Clark Bridge Mills were just below the Parish Church and were the original home of J&J Baldwins, which later became Patons & Baldwins. The mills were damaged by flooding in 1914 and by fire in 1925, so before pestilence could descend on the undertaking, Patons & Baldwin moved to Darlington, where they built the world's largest knitting yarn factory. The mill was eventually demolished in 1980, and now the Halifax branch of Matalan occupies part of the site.
Yesterday evening I was sorting through some of my old negatives - films I had shot in the 1970s and 1980s, and by complete coincidence I came across one I had captioned "Demolition site, near Bailey Hall, Halifax, 1980", which includes my father in the foreground, gazing wistfully towards Bailey Hall, his former workplace. It didn't take me long to work out that the building being demolished in my photograph was Clark Bridge Mills.
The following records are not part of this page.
==> config.mk <==
export PLATFORM = sky130hd
export DESIGN_NAME = dbus_dma
export DESIGN_NICKNAME = d
export VERILOG_FILES = /design/src/rtl/dbus_dma_pkg.sv /design/src/rtl/dbus_dma.sv
export SDC_FILE = /design/constraint.sdc
export NUM_CORES = 1
export LEC_CHECK = 0
export CORE_MARGIN = 3
export CORE_UTILIZATION = 42
export CTS_CLUSTER_SIZE = 20
export DETAILED_ROUTE_END_ITERATION = 6
export HOLD_SLACK_MARGIN = 0.05
export PLACE_DENSITY_LB_ADDON = 0.25
export REMOVE_ABC_BUFFERS = 1
export SLEW_MARGIN = 20
export SYNTH_ARGS = -nofsm -noshare
export SYNTH_HDL_FRONTEND = slang
export SYNTH_SLANG_ARGS = --single-unit
==> constraint.sdc <==
create_clock -name clk -period 2 [get_ports clk]
set_input_delay 0.2 -clock clk [delete_from_list [all_inputs] [get_ports clk]]
set_output_delay 0.2 -clock clk [all_outputs]
set_load 0.01 [all_outputs]
==> src/rtl/dbus_dma_pkg.sv <==
`default_nettype none
// ============================================================================
// Module      : dbus_dma_pkg
// Description : Shared types and constants for the dbus block-copy initiator.
// Revision    : 1.0 - initial release
// ============================================================================
package dbus_dma_pkg;

    typedef enum logic [1:0] {
        ST_IDLE = 2'd0,
        ST_RD   = 2'd1,
        ST_WR   = 2'd2,
        ST_FIN  = 2'd3
    } state_t;

    // Bank field occupies the top c_BANK_W bits of a bus address.
    localparam int                  c_BANK_W = 3;
    localparam logic [c_BANK_W-1:0] c_RAM_BK = 3'd0;
    localparam logic [c_BANK_W-1:0] c_IO_BK  = 3'd1;

endpackage
`default_nettype wire

==> src/rtl/dbus_dma.sv <==
`default_nettype none
// ============================================================================
// Module      : dbus_dma
// Description : Block-copy bus initiator on the data bus. Optional fill mode
//               is enabled by defining DBUS_DMA_FILL_EN.
// Revision    : 1.0 - initial release
// ============================================================================
module dbus_dma
    import dbus_dma_pkg::*;
#(
    parameter int DW = 16,
    parameter int AW = 16
) (
    input  logic          clk,
    input  logic          rst,
    input  logic          start,
    input  logic [AW-1:0] src_base,
    input  logic [AW-1:0] dst_base,
    input  logic [AW-1:0] len,
`ifdef DBUS_DMA_FILL_EN
    input  logic          fill,
    input  logic [DW-1:0] fill_val,
`endif
    output logic          busy,
    output logic          done,
    output logic [AW-1:0] m_addr,
    output logic [DW-1:0] m_din,
    output logic          m_we,
    input  logic [DW-1:0] m_dout
);

    localparam logic [AW-1:0] c_ONE = {{(AW-1){1'b0}}, 1'b1};

    state_t        r_state_q, w_state_d;
    logic [AW-1:0] r_sp_q,    w_sp_d;
    logic [AW-1:0] r_dp_q,    w_dp_d;
    logic [AW-1:0] r_cnt_q,   w_cnt_d;
    logic          r_busy_q,  w_busy_d;
    logic          r_done_q,  w_done_d;
    logic          r_we_q,    w_we_d;
    logic [AW-1:0] r_addr_q,  w_addr_d;

    logic          w_fill_mode;
    logic          w_start_fill;
    logic [DW-1:0] w_wr_data;

`ifdef DBUS_DMA_FILL_EN
    logic          r_fill_q,     w_fill_d;
    logic [DW-1:0] r_fill_val_q, w_fill_val_d;

    assign w_fill_mode  = r_fill_q;
    assign w_start_fill = fill;
    assign w_wr_data    = r_fill_q ? r_fill_val_q : m_dout;
`else
    assign w_fill_mode  = 1'b0;
    assign w_start_fill = 1'b0;
    assign w_wr_data    = m_dout;
`endif

    // Bus outputs are registered one cycle ahead, so they are computed from
    // the state being entered rather than the current one.
    always_comb begin
        w_state_d = r_state_q;
        w_sp_d    = r_sp_q;
        w_dp_d    = r_dp_q;
        w_cnt_d   = r_cnt_q;
        w_busy_d  = 1'b0;
        w_done_d  = 1'b0;
        w_we_d    = 1'b0;
        w_addr_d  = '0;
`ifdef DBUS_DMA_FILL_EN
        w_fill_d     = r_fill_q;
        w_fill_val_d = r_fill_val_q;
`endif
        case (r_state_q)
            ST_IDLE: begin
                if (start) begin
                    w_sp_d  = src_base;
                    w_dp_d  = dst_base;
                    w_cnt_d = len;
`ifdef DBUS_DMA_FILL_EN
                    w_fill_d     = fill;
                    w_fill_val_d = fill_val;
`endif
                    if (len == '0) begin
                        w_state_d = ST_FIN;
                        w_done_d  = 1'b1;
                    end else if (w_start_fill) begin
                        w_state_d = ST_WR;
                        w_busy_d  = 1'b1;
                        w_we_d    = 1'b1;
                        w_addr_d  = dst_base;
                    end else begin
                        w_state_d = ST_RD;
                        w_busy_d  = 1'b1;
                        w_addr_d  = src_base;
                    end
                end
            end
            ST_RD: begin
                w_state_d = ST_WR;
                w_busy_d  = 1'b1;
                w_we_d    = 1'b1;
                w_addr_d  = r_dp_q;
            end
            ST_WR: begin
                w_sp_d  = r_sp_q + c_ONE;
                w_dp_d  = r_dp_q + c_ONE;
                w_cnt_d = r_cnt_q - c_ONE;
                if (r_cnt_q == c_ONE) begin
                    w_state_d = ST_FIN;
                    w_done_d  = 1'b1;
                end else if (w_fill_mode) begin
                    w_state_d = ST_WR;
                    w_busy_d  = 1'b1;
                    w_we_d    = 1'b1;
                    w_addr_d  = r_dp_q + c_ONE;
                end else begin
                    w_state_d = ST_RD;
                    w_busy_d  = 1'b1;
                    w_addr_d  = r_sp_q + c_ONE;
                end
            end
            ST_FIN: begin
                w_state_d = ST_IDLE;
            end
            default: begin
                w_state_d = ST_IDLE;
            end
        endcase
    end

    always_ff @(posedge clk) begin
        if (!rst) begin
            r_state_q <= ST_IDLE;
            r_sp_q    <= '0;
            r_dp_q    <= '0;
            r_cnt_q   <= '0;
            r_busy_q  <= 1'b0;
            r_done_q  <= 1'b0;
            r_we_q    <= 1'b0;
            r_addr_q  <= '0;
`ifdef DBUS_DMA_FILL_EN
            r_fill_q     <= 1'b0;
            r_fill_val_q <= '0;
`endif
        end else begin
            r_state_q <= w_state_d;
            r_sp_q    <= w_sp_d;
            r_dp_q    <= w_dp_d;
            r_cnt_q   <= w_cnt_d;
            r_busy_q  <= w_busy_d;
            r_done_q  <= w_done_d;
            r_we_q    <= w_we_d;
            r_addr_q  <= w_addr_d;
`ifdef DBUS_DMA_FILL_EN
            r_fill_q     <= w_fill_d;
            r_fill_val_q <= w_fill_val_d;
`endif
        end
    end

    // Write data follows the bus read data in the same cycle; the 1-cycle
    // read latency places the RD result on m_dout exactly during WR.
    always_comb begin
        m_din = '0;
        if (r_state_q == ST_WR) begin
            m_din = w_wr_data;
        end
    end

    assign busy   = r_busy_q;
    assign done   = r_done_q;
    assign m_we   = r_we_q;
    assign m_addr = r_addr_q;

endmodule
`default_nettype wire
The third coincidence only hit me later when I realised that Clark Bridge Mills had gone under a different name between 1945 when it was abandoned by Patons & Baldwin, and 1980 when it was demolished. It was known as Riding Hall Mill, and was the home of the carpet manufacturer of that name. No wonder the mill had a familiar feel about it, for I worked there for a time in the early 1970s. So what started with a sheep's head and went via a demolished mill, ended up with a little bit of my own personal history. What a coincidence at Clark Bridge Mills.